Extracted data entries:
===== src/rtl/xregf_mp_pkg.sv =====
// Shared definitions for the xregf_mp register file.
//   XREGF_DATA_W / XREGF_ADDR_W : default word width and address width
//   seq_state_e                 : clear-sweep sequencer states
//   strb_w()                    : byte-strobe count for a given word width
package xregf_mp_pkg;

  localparam int XREGF_DATA_W = 32;
  localparam int XREGF_ADDR_W = 4;

  typedef enum logic {
    SEQ_IDLE  = 1'b0,
    SEQ_SWEEP = 1'b1
  } seq_state_e;

  function automatic int strb_w(input int data_w);
    return data_w / 8;
  endfunction

endpackage


===== src/rtl/xregf_mp_if.sv =====
// Host bus for xregf_mp: one strobed write port, two read ports, clear/busy.
//   master : controller side (drives sel/we/wstrb/waddr/wdata/raddr_*/clr)
//   slave  : register file side (drives rdata_a/rdata_b/busy)
interface xregf_mp_if
  import xregf_mp_pkg::*;
#(
  parameter int DATA_W = XREGF_DATA_W,
  parameter int ADDR_W = XREGF_ADDR_W
);
  logic                        sel;
  logic                        we;
  logic [strb_w(DATA_W)-1:0]   wstrb;
  logic [ADDR_W-1:0]           waddr;
  logic [DATA_W-1:0]           wdata;
  logic [ADDR_W-1:0]           raddr_a;
  logic [DATA_W-1:0]           rdata_a;
  logic [ADDR_W-1:0]           raddr_b;
  logic [DATA_W-1:0]           rdata_b;
  logic                        clr;
  logic                        busy;

  modport master (
    output sel, we, wstrb, waddr, wdata, raddr_a, raddr_b, clr,
    input  rdata_a, rdata_b, busy
  );

  modport slave (
    input  sel, we, wstrb, waddr, wdata, raddr_a, raddr_b, clr,
    output rdata_a, rdata_b, busy
  );
endinterface


===== src/rtl/xregf_mp_clr_seq.sv =====
// Clear-sweep sequencer: walks a pointer across every entry, one per cycle,
// after reset release or on an accepted clear request.
//   clk, rst     : system clock, async active-low reset
//   i_start      : accepted clear request (already qualified with sel/!busy)
//   o_busy       : sweep in progress
//   o_clr_we     : zero-write enable for the array
//   o_clr_addr   : entry being zeroed this cycle
//
// state     | meaning
// SEQ_IDLE  | no sweep, pointer parked at 0, waiting for i_start
// SEQ_SWEEP | zeroing entry r_ptr this cycle, leaves after the last entry
module xregf_clr_seq
  import xregf_mp_pkg::*;
#(
  parameter int ADDR_W = XREGF_ADDR_W
) (
  input  logic              clk,
  input  logic              rst,
  input  logic              i_start,
  output logic              o_busy,
  output logic              o_clr_we,
  output logic [ADDR_W-1:0] o_clr_addr
);

  localparam logic [ADDR_W-1:0] LAST_ADDR = '1;

  seq_state_e        r_state;
  logic [ADDR_W-1:0] r_ptr;

  // Reset lands directly in SWEEP so the array is scrubbed after every reset.
  always_ff @(posedge clk or negedge rst) begin
    if (!rst) begin
      r_state <= SEQ_SWEEP;
      r_ptr   <= '0;
    end else begin
      case (r_state)
        SEQ_IDLE: begin
          if (i_start) begin
            r_state <= SEQ_SWEEP;
            r_ptr   <= '0;
          end
        end
        SEQ_SWEEP: begin
          r_ptr <= r_ptr + 1'b1;           // wraps to 0 after LAST_ADDR
          if (r_ptr == LAST_ADDR) r_state <= SEQ_IDLE;
        end
        default: begin
          r_state <= SEQ_IDLE;
          r_ptr   <= '0;
        end
      endcase
    end
  end

  assign o_busy     = (r_state == SEQ_SWEEP);
  assign o_clr_we   = (r_state == SEQ_SWEEP);
  assign o_clr_addr = r_ptr;

endmodule


===== src/rtl/xregf_mp.sv =====
// Two-read / one-write register file with byte strobes, optional write-to-read
// bypass and a built-in clear sweep.
//   clk, rst : system clock, async active-low reset
//   bus      : xregf_mp_if slave (sel/we/wstrb/waddr/wdata/raddr_a/raddr_b/clr
//              in, rdata_a/rdata_b/busy out)
// Reads are combinational and forced to 0 while deselected or sweeping.
module xregf_mp
  import xregf_mp_pkg::*;
#(
  parameter int DATA_W = XREGF_DATA_W,
  parameter int ADDR_W = XREGF_ADDR_W,
  parameter int BYPASS = 0
) (
  input  logic        clk,
  input  logic        rst,
  xregf_mp_if.slave   bus
);

  localparam int DEPTH  = 2 ** ADDR_W;
  localparam int STRB_W = strb_w(DATA_W);

  logic [DATA_W-1:0] r_regf [DEPTH];

  logic              w_busy;
  logic              w_clr_we;
  logic [ADDR_W-1:0] w_clr_addr;
  logic              w_host_we;
  logic              w_start;
  logic              w_rd_en;
  logic              w_hit_a;
  logic              w_hit_b;
  logic [DATA_W-1:0] w_merged;

  assign w_host_we = bus.sel & bus.we & ~w_busy;
  assign w_start   = bus.sel & bus.clr & ~w_busy;
  assign w_rd_en   = bus.sel & ~w_busy;

  xregf_clr_seq #(.ADDR_W(ADDR_W)) u_clr_seq (
    .clk        (clk),
    .rst        (rst),
    .i_start    (w_start),
    .o_busy     (w_busy),
    .o_clr_we   (w_clr_we),
    .o_clr_addr (w_clr_addr)
  );

  // Array has no reset; the sweep that follows reset release zeroes it.
  // Sweep writes take priority, though host writes are already blocked by busy.
  always_ff @(posedge clk) begin
    if (w_clr_we) begin
      r_regf[w_clr_addr] <= '0;
    end else if (w_host_we) begin
      for (int i = 0; i < STRB_W; i++) begin
        if (bus.wstrb[i]) r_regf[bus.waddr][8*i +: 8] <= bus.wdata[8*i +: 8];
      end
    end
  end

  // Value the written entry will hold after this edge, used for bypass.
  always_comb begin
    w_merged = r_regf[bus.waddr];
    for (int i = 0; i < STRB_W; i++) begin
      if (bus.wstrb[i]) w_merged[8*i +: 8] = bus.wdata[8*i +: 8];
    end
  end

  assign w_hit_a = (BYPASS != 0) && w_host_we && (bus.raddr_a == bus.waddr);
  assign w_hit_b = (BYPASS != 0) && w_host_we && (bus.raddr_b == bus.waddr);

  assign bus.rdata_a = !w_rd_en ? '0 : (w_hit_a ? w_merged : r_regf[bus.raddr_a]);
  assign bus.rdata_b = !w_rd_en ? '0 : (w_hit_b ? w_merged : r_regf[bus.raddr_b]);
  assign bus.busy    = w_busy;

endmodule

===== src/flat_wrapper.sv =====
// flat-port wrapper written by rule: the top's interface ports become plain ports
module xregf_mp_flat import xregf_mp_pkg::*;
#(
  parameter int DATA_W = XREGF_DATA_W,
  parameter int ADDR_W = XREGF_ADDR_W,
  parameter int BYPASS = 0
)
  (clk, rst, bus_sel, bus_we, bus_wstrb, bus_waddr, bus_wdata, bus_raddr_a, bus_raddr_b, bus_clr, bus_rdata_a, bus_rdata_b, bus_busy);
  xregf_mp_if #(.DATA_W(DATA_W), .ADDR_W(ADDR_W)) bus_i ();
  input  logic clk;
  input  logic rst;
  input wire logic [$bits(bus_i.sel)-1:0] bus_sel;
  input wire logic [$bits(bus_i.we)-1:0] bus_we;
  input wire logic [$bits(bus_i.wstrb)-1:0] bus_wstrb;
  input wire logic [$bits(bus_i.waddr)-1:0] bus_waddr;
  input wire logic [$bits(bus_i.wdata)-1:0] bus_wdata;
  input wire logic [$bits(bus_i.raddr_a)-1:0] bus_raddr_a;
  input wire logic [$bits(bus_i.raddr_b)-1:0] bus_raddr_b;
  input wire logic [$bits(bus_i.clr)-1:0] bus_clr;
  output wire logic [$bits(bus_i.rdata_a)-1:0] bus_rdata_a;
  output wire logic [$bits(bus_i.rdata_b)-1:0] bus_rdata_b;
  output wire logic [$bits(bus_i.busy)-1:0] bus_busy;
  assign bus_i.sel = bus_sel;
  assign bus_i.we = bus_we;
  assign bus_i.wstrb = bus_wstrb;
  assign bus_i.waddr = bus_waddr;
  assign bus_i.wdata = bus_wdata;
  assign bus_i.raddr_a = bus_raddr_a;
  assign bus_i.raddr_b = bus_raddr_b;
  assign bus_i.clr = bus_clr;
  assign bus_rdata_a = bus_i.rdata_a;
  assign bus_rdata_b = bus_i.rdata_b;
  assign bus_busy = bus_i.busy;
  xregf_mp #(.DATA_W(DATA_W), .ADDR_W(ADDR_W), .BYPASS(BYPASS)) u_core (.clk(clk), .rst(rst), .bus(bus_i));
endmodule

===== config.mk =====
export PLATFORM = sky130hd
export DESIGN_NAME = xregf_mp_flat
export DESIGN_NICKNAME = d
export VERILOG_FILES = /design/src/rtl/xregf_mp_pkg.sv /design/src/rtl/xregf_mp_if.sv /design/src/rtl/xregf_mp_clr_seq.sv /design/src/rtl/xregf_mp.sv /design/src/flat_wrapper.sv
export SDC_FILE = /design/constraint.sdc
export NUM_CORES = 1
export LEC_CHECK = 0
export BUFFER_PORTS_ARGS = -buffer_cell sky130_fd_sc_hd__buf_2
export CAP_MARGIN = 20
export CORE_UTILIZATION = 55
export CTS_CLUSTER_DIAMETER = 30
export CTS_CLUSTER_SIZE = 8
export DETAILED_ROUTE_END_ITERATION = 10
export PLACE_DENSITY = 0.76
export SYNTH_ARGS = -nofsm -noshare
export SYNTH_HDL_FRONTEND = slang
export SYNTH_SLANG_ARGS = --single-unit

===== constraint.sdc =====
create_clock -name clk -period 4 [get_ports clk]
set_input_delay 0.4 -clock clk [delete_from_list [all_inputs] [get_ports clk]]
set_output_delay 0.4 -clock clk [all_outputs]
set_load 0.02 [all_outputs]

# After elaboration in Yosys (flattened, before gate mapping)
# Memory sizes are Yosys's and may differ from the RTL's.
# Index checks and enable logic that the tools add are counted.
# op_classes
addsub	1
eq_ne	2
muxes	28
bitwise	6
n_reduce_logical	1
# ops
op	n
two-way mux 32 bit	3
OR reduction 32 bit	1
two-way mux 1 bit	20
two-way mux 4 bit	3
case mux 4 bit (2 select lines)	1
bitwise AND 1 bit	5
adder 4 x 1 -> 4 bit (second input constant)	1
== test 4 bit (second input constant)	1
!= test 2 bit (second input constant)	1
case mux 1 bit (2 select lines)	1
NOT 1 bit	1
# totals
ff_bits	5
ramBits	512
output_inout_bits	65
elab_cells	41
n_memories	1
# memory_table
memory	depth	word_bits	read_ports	rd_clocked_by_memory_dff	wr	line	source
u_core.r_regf	16	32	2	0	1	xregf_mp.sv:22	logic [DATA_W-1:0] r_regf [DEPTH];

# Logic depth before layout (Yosys ltp)
# logic_depth
word_depth	7
ltp_mapped	8
ltp_nobuf	4

# Hierarchy
# A second synthesis with hierarchy kept.
# hier_totals
cells_unflattened	1790
area_unflattened_um2	25545.8
# modules_own_cells
module	instances	cells_each	area_per_inst_um2	seq_area_each_um2
xregf_mp	1	1770	25310.5	15374.7
xregf_clr_seq	1	20	235.2	126.4

# Worst setup path after synthesis
# No wires, ideal clock.
# synth_path
path_type	in2reg
from	input bus_wstrb[2]
to	memory u_core.r_regf[5][16] (netlist name) (enable)
setup_ns	0.383
arrival_time_ns	2.365
setup_slack_ns	1.252
cell_stages	7
n_path_buf	3
cell_sequence	or4_4 and3_1 buf_6 buf_12 mux2i_4 buf_6 nor3_1
# synth_between
elab_chain_len	6
word_cells_on_any_way	7
classes_between	mux (6); reduce/logical (1)
# synth_lines
item	line	source
start: declaration	flat_wrapper.sv:14	input wire logic [$bits(bus_i.wstrb)-1:0] bus_wstrb;
two-way mux 1 bit (*)	xregf_mp.sv:54	if (bus.wstrb[i]) r_regf[bus.waddr][8*i +: 8] <= bus.wdata[8*i +: 8];
two-way mux 1 bit (*)	xregf_mp.sv:52	end else if (w_host_we) begin
two-way mux 1 bit (*)	xregf_mp.sv:50	if (w_clr_we) begin
two-way mux 1 bit (not written as such) (*)	xregf_mp.sv:54	
OR reduction 32 bit (no line)	-	
two-way mux 4 bit (no line)	-	
end: declaration	xregf_mp.sv:22	
# Mark *: on every way between the ends. The rest lies on a longest branch, timed or not.

# Final worst setup path
# layout_path
from	register u_core.u_clr_seq.r_state (netlist: u_core.u_clr_seq.o_busy)
to	output bus_rdata_a[30]
# layout_between
elab_chain_len	3
# layout_lines
item	line	source
start: declaration	xregf_mp_clr_seq.sv:27	seq_state_e r_state;
start signal: assignment	xregf_mp_clr_seq.sv:33	r_state <= SEQ_SWEEP;
start signal: assignment	xregf_mp_clr_seq.sv:39	r_state <= SEQ_SWEEP;
start signal: assignment	xregf_mp_clr_seq.sv:45	if (r_ptr == LAST_ADDR) r_state <= SEQ_IDLE;
NOT 1 bit	xregf_mp.sv:36	assign w_rd_en = bus.sel & ~w_busy;
bitwise AND 1 bit	xregf_mp.sv:36	
two-way mux 32 bit	xregf_mp.sv:70	assign bus.rdata_a = !w_rd_en ? '0 : (w_hit_a ? w_merged : r_regf[bus.raddr_a]);
end: declaration	flat_wrapper.sv:20	output wire logic [$bits(bus_i.rdata_a)-1:0] bus_rdata_a;
# Every way passes these cells.

==> metrics.log <==
INFO  metric result_of_the_run = finished clean
INFO  metric yosys-top-cells-area = edfxtp_1 61%, mux2i_1 18%, a22oi_1 5.9%
INFO  metric ratio_of_cells_with_drive_above_1_in_the_final_layout = 21.9%
INFO  metric synth_compound_area_share = 8.93%
INFO  metric final-instance-count-excl-fill = 2571
INFO  metric number_of_i_o_pins = 118
INFO  metric routedWlPerCell = 28.2 um
INFO  metric final_clock_skew = 0.0175 ns
INFO  metric slew_headroom = 27.1%
INFO  metric detail_route.first_pass.iterations = 5
INFO  metric net_count_of_the_mapped_netlist = 1772
INFO  metric drv_cap = 0
INFO  metric power_density = 623 nW/um^2
INFO  metric cts_max_level = 3
INFO  metric async_flop_share = 0.967%
INFO  metric place.port_buffers = 117
INFO  metric synth_seq_area_share = 61.6%
INFO  metric synth_cell_type_count = 34
INFO  metric grt_use_total = 31.2%
INFO  metric clk_latency = 0.63 ns
INFO  metric total_wire_length = 72500 um
INFO  metric number_of_clock_buffers_inserted_by_tritoncts = 98
INFO  metric ys_warn_count = 0
INFO  metric vias = 17300
INFO  metric design.core.area = 44700 um^2
INFO  metric routabilityCongestion = 0.835
INFO  metric cp-start-kind = register
INFO  metric cts.root.buffer_cell = clkbuf_16
INFO  metric setup_repair_after_global_routing_missed_its_margin = false
INFO  metric report.final.hold_viol_count = 0
INFO  metric timing.critical_path.arrival = 2.98 ns
INFO  metric viasPerCell = 6.71
INFO  metric dp.final_hpwl = 42500 um
INFO  metric postSynthAreaPerCell = 14.6 um^2
INFO  metric grt_first_pass_wirelength = 108000 um
INFO  metric combinational_family_with_the_most_area_after_synthesis = multiplexers
INFO  metric drc = 0
INFO  metric initialDrtViolationCount = 1836
INFO  metric grt_pass1_vias = 17600
INFO  metric die_h = 216 um
INFO  metric yosys.area_share.xor_xnor = 0.0696%
INFO  metric ir_drop = 0.484 mV
INFO  metric worst-endpoint-required = 3.60 ns
INFO  metric post-route-worst-setup-slack = 0.619 ns
INFO  metric grt_max_degree = 65
INFO  metric fp_rows = 77
INFO  metric synth.top_cells.by_count = 512 x edfxtp_1, 449 x mux2i_1, 198 x a22oi_1
INFO  metric crit_path_end_kind = output port
INFO  metric max_freq = 0.296 GHz
INFO  metric worst_slew_pin_slew = 1.09 ns
INFO  metric timing.final.crit_period = 3.38 ns
INFO  metric clkTransAtPathRegs = 0.05 ns
INFO  metric clock_tree_from_tritoncts = done
INFO  metric dpl_worst_slack = 0.663 ns
INFO  metric synth-simple-area-share = 5.37%
INFO  metric flip_flop_and_latch_count_after_synthesis = 517
INFO  metric floorplan.initialDensity = 56.3%
INFO  metric clock-sinks = 517
INFO  metric cellLeakagePower = 11.7 nW
INFO  metric die-width = 216 um
INFO  metric hold_class = in -> async
INFO  metric synth.area.mux_share = 21.3%
INFO  metric nFillCells = 3022
INFO  metric synth_top_cell_by_area = edfxtp_1
INFO  metric drv_slew = 0
INFO  metric finalNetCount = 1963
INFO  metric synth-edff-count = 512
INFO  metric antenna_found_initial = 0
INFO  metric timing.final.setup_violations = 0
INFO  metric setup_total_negative_slack = 0 ns
INFO  metric number_of_cells_produced_by_synthesis = 1718
INFO  metric synth.cell_area = 25200 um^2
INFO  metric synth_most_common_cell = edfxtp_1
INFO  metric die_area = 46600 um^2
INFO  metric worstPathMaxFanout = 20
INFO  metric dpl.cell_count = 2399
INFO  metric post-route-period-util = 84.5%
INFO  metric antenna-diode-count = 0
INFO  metric cts-root-to-sink-buffers = 3
INFO  metric overflow = 0
INFO  metric final_antenna_net_count = 0
INFO  metric post_synth_fa_ha_maj_area_fraction = 0.0497%
INFO  metric multi_input_area = 9030 um^2
INFO  metric syn_to_final_growth = 19.5%
INFO  metric netlist.area_leader.share = 61.1%
INFO  metric layout.area.seq = 15500 um^2
INFO  metric postSynth.topFlopCell = edfxtp_1
INFO  metric timing.setup.critical_path_class = reg -> out
-- metal layers --
| layer | part of all wire [%] | GRT usage (%) | up-vias |
|---|---|---|---|
| met2 | 47 | 49.3 | 1153 |
| li1 | - | - | 7284 |
| met4 | 4.2 | 15.6 | 0 |
| met3 | 11 | 7.39 | 209 |
| met5 | 0 | 0 | - |
| met1 | 37 | 40.4 | 8606 |
-- critical path, stage by stage, from the launching register on --
cell	delay (ns)
dfstp_2	0.66
nor2b_1	0.09
buf_4	0.18
nand2b_2	0.65
buf_4	0.40
o22ai_1	0.16
buf_2	0.21
-- final cells by class --
class | instances | area share, %
Clock buffer | 117 | 8.78
Clock inverter | 53 | 1.72
Sequential cell | 517 | 51.5
Timing Repair Buffer | 233 | 5.46
Tap cell | 592 | 2.46
Multi-Input combinational cell | 1059 | 30.0
-- final timing paths --
kind | cells after the start | end | from | slack (ns)
worst max-delay path | 6 | bus_rdata_a[30] | u_core.u_clr_seq.o_busy$_DFF_PN1_ | 0.62
worst min-delay path | 2 | u_core.u_clr_seq.o_clr_addr[0]$_DFFE_PN0P_ | rst | 0.13
worst max register to register | 6 | u_core.r_regf[11][4]$_DFFE_PP_ | u_core.u_clr_seq.o_busy$_DFF_PN1_ | 1.00
worst min register to register | 2 | u_core.u_clr_seq.o_busy$_DFF_PN1_ | u_core.u_clr_seq.o_busy$_DFF_PN1_ | 0.59
max in group asynchronous | 2 | u_core.u_clr_seq.o_busy$_DFF_PN1_ | rst | 3.67
min in group clk | 3 | u_core.u_clr_seq.o_busy$_DFF_PN1_ | bus_clr | 0.15
-- stage by stage --
stage	utilization (%)	cell area [um^2]	power, mW	hold WS (ns)
CTS	67.3	30100	18.7	0.106
finish	67.3	30100	18.7	0.125
detailed placement	60.2	26900	10.9	0.218
global route	67.3	30100	19.3	0.149
floorplan	-	25200	9.45	0.104
global placement	60.2	26900	10.8	0.218
-- power by group --
part	internal [mW]	switching, mW	total [mW]	leakage (nW)
clock network	5.21	2.61	7.82	1.54
logic	1.19	2.34	3.53	5.35
registers	6.98	0.426	7.40	4.83
total	13.4	5.37	18.7	11.7
-- kinds of logic (layout without fill, tap and decap cells) --
family	after synthesis	count (layout)
DFF	517	517
xor gates and xnor gates	2	2
adders and majority gates	1	1
buffers and inverters	142	403
AOI/OAI and AO/OA	301	301
muxes	487	487
and+or+nand+nor	268	268
-- registers in the layout (all words and copies together), names as in the netlist --
signal,flops
u_core.u_clr_seq.o_busy,1
u_core.r_regf,512
u_core.u_clr_seq.o_clr_addr,4
-- layout by cell type, fill, tap and decap left out, types with 4 or more instances in the layout --
cell type,netlist,layout
nor2b_4,0,4
a22oi_1,198,198
nand3_1,33,33
clkbuf_1,73,13
buf_2,47,115
edfxtp_1,512,512
and2_1,33,31
clkbuf_16,0,103
nor2b_1,38,34
mux2i_1,449,449
clkinvlp_4,0,5
buf_12,1,13
buf_4,6,101
dfrtp_1,4,4
nand2b_1,7,5
and2_2,2,4
mux4_2,32,32
nor3_1,62,62
clkinv_1,0,13
o22ai_1,32,32
mux2i_4,6,6
nand2_1,82,82
o31ai_1,26,26
a22o_1,26,26
clkinv_4,0,7
o21ai_0,10,10
a31oi_1,6,6
nor2_1,7,5
clkinv_2,0,18
bufinv_16,0,9
-- what timing repair did --
| action | in CTS | in global routing |
|---|---|---|
| hold buffers | 1 | 0 |
| endpoints found under the hold margin | 5 | 0 |
| setup endpoints to repair | 0 | 0 |
| setup buffers | 0 | 0 |
| resized for setup | 0 | 0 |
(Power assumes the default switching activity.)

**PROBLEM TO SOLVE**
Of the entries above, transcribe exactly those lines that fall between the line containing "adder 4 x 1" and the line containing "# memory_table", together with those two lines.

**RESPONSE FOR THIS EXERCISE**
adder 4 x 1 -> 4 bit (second input constant)	1
== test 4 bit (second input constant)	1
!= test 2 bit (second input constant)	1
case mux 1 bit (2 select lines)	1
NOT 1 bit	1
# totals
ff_bits	5
ramBits	512
output_inout_bits	65
elab_cells	41
n_memories	1
# memory_table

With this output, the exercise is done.